The Yardbirds were on the other side of the stage for
two shows in Chicago, December 13th for Muddy Waters and December 14th
when Howlin’ Wolf even invited Beck to join in, and then back in town again for
their own December 20th performance at the Thumbs Up Club followed
the next two days by another Chess studio session. After finishing the tune Shapes of Things,
the band returned to Thumbs Up where they sat in with Willie Dixon, Buddy Guy,
James Cotton and Shakey Jake Harris.
Three of the Yardbirds joined the Paul Butterfield Blues Band’ January
10th performance at The Trip in Hollywood. After the next day’s Thaxton show, the band
headed to New York City where they wound up their visit by spending January
17-19 in the Columbia doing a pair of songs in Italian for an upcoming song
festival they were booked for.
Shapes of Things was released in February 1966 with
different B-sides in different countries, reaching #3 U.K. and #11 U.S. On March 15th while on a day off
from the Bluesbreakers, Eric Clapton joined in at the Marquee, marking the only
time he and Beck performed together on a Yardbirds gig.
Even though the band found the American studios and
engineers more adept at capturing their sound than the Brits, they were never
completely pleased with the way they were presented on vinyl.
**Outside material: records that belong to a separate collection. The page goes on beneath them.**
### src/hdl/ttps_ctrl.sv
// ---------------------------------------------------------------------------
// ttps_ctrl
// Sequencer for the probe store: clearing pass, probe and write sequences.
// ---------------------------------------------------------------------------
module ttps_ctrl
    import ttps_pkg::*;
(
    input  logic         clk,
    input  logic         rst_n,
    input  logic         req_valid,
    input  ttps_status_t status,
    output ttps_cmd_t    cmd
);

    ttps_state_t state_reg;
    ttps_state_t state_next;

    always_ff @(posedge clk or negedge rst_n)
    begin
        if (!rst_n)
        begin
            state_reg <= ST_CLEAR;
        end
        else
        begin
            state_reg <= state_next;
        end
    end

    always_comb
    begin
        state_next = state_reg;
        case (state_reg)
            ST_CLEAR:
            begin
                if (status.clr_last)
                begin
                    state_next = ST_IDLE;
                end
            end
            ST_IDLE:
            begin
                if (req_valid)
                begin
                    state_next = status.req_write ? ST_WREAD : ST_MUL;
                end
            end
            ST_MUL:     state_next = ST_READ;
            ST_READ:    state_next = ST_RESOLVE;
            ST_RESOLVE:
            begin
                // hold until the output register can take the result
                if (status.out_free)
                begin
                    state_next = ST_IDLE;
                end
            end
            ST_WREAD:   state_next = ST_WMERGE;
            ST_WMERGE:  state_next = ST_IDLE;
            default:    state_next = ST_CLEAR;
        endcase
    end

    always_comb
    begin
        cmd = '0;
        case (state_reg)
            ST_CLEAR:   cmd.clr_wr = 1'b1;
            ST_IDLE:
            begin
                cmd.ready    = 1'b1;
                cmd.load_req = req_valid;
            end
            ST_MUL:     cmd.mul_en = 1'b1;
            ST_READ:    cmd.rd_probe = 1'b1;
            ST_RESOLVE: cmd.resolve = status.out_free;
            ST_WREAD:   cmd.rd_slot = 1'b1;
            ST_WMERGE:  cmd.write_back = 1'b1;
            default:    cmd = '0;
        endcase
    end

endmodule

### config.mk
export PLATFORM = sky130hd
export DESIGN_NAME = ttps_ctrl
export DESIGN_NICKNAME = d
export VERILOG_FILES = /design/src/hdl/ttps_pkg.sv /design/src/hdl/ttps_ctrl.sv
export SDC_FILE = /design/constraint.sdc
export NUM_CORES = 1
export LEC_CHECK = 0
export BUFFER_PORTS_ARGS = -buffer_cell sky130_fd_sc_hd__buf_4
export CORE_AREA = 2 2 39 41
export CTS_BUF_LIST = sky130_fd_sc_hd__clkbuf_2 sky130_fd_sc_hd__clkbuf_4 sky130_fd_sc_hd__clkbuf_8
export CTS_CLUSTER_DIAMETER = 200
export DETAILED_ROUTE_END_ITERATION = 10
export DIE_AREA = 0 0 41 43
export SYNTH_ARGS = -nofsm -noshare
export SYNTH_HDL_FRONTEND = slang
export SYNTH_SLANG_ARGS = --single-unit
### constraint.sdc
create_clock -name clk -period 2.2 [get_ports clk]
set_input_delay 0.22 -clock clk [delete_from_list [all_inputs] [get_ports clk]]
set_output_delay 0.22 -clock clk [all_outputs]
set_load 0.01 [all_outputs]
According to Beck, “I don’t think anyone in
this generation is capable of recording us to sound like us”, or Relf, “I
always felt that when we got to the recording situation, it never really
captured anything that we ever did live . . . it was probably too raw to put
down on tape”.
April saw the band in the studio again to put together
the follow-up single to the highly successful Shapes of Things. They composed Over Under Sideways Down (also
the title of the American LP) which had Jeff playing bass as well as guitar
backed up by the instrumental Beck’s Boogie.
The single reached #10 U.K. and #13 U.S. as the recordings continued
towards the next album, produced over five days in the end of May and early
June. The English version, with a
slightly different song selection and released as The Yardbirds although later
referred to as Roger the Engineer, reached # 20 after its July 1966 as the
American pressing hit #52.
In May 1966 Beck took part in a session which was
thought might bring out a new super group.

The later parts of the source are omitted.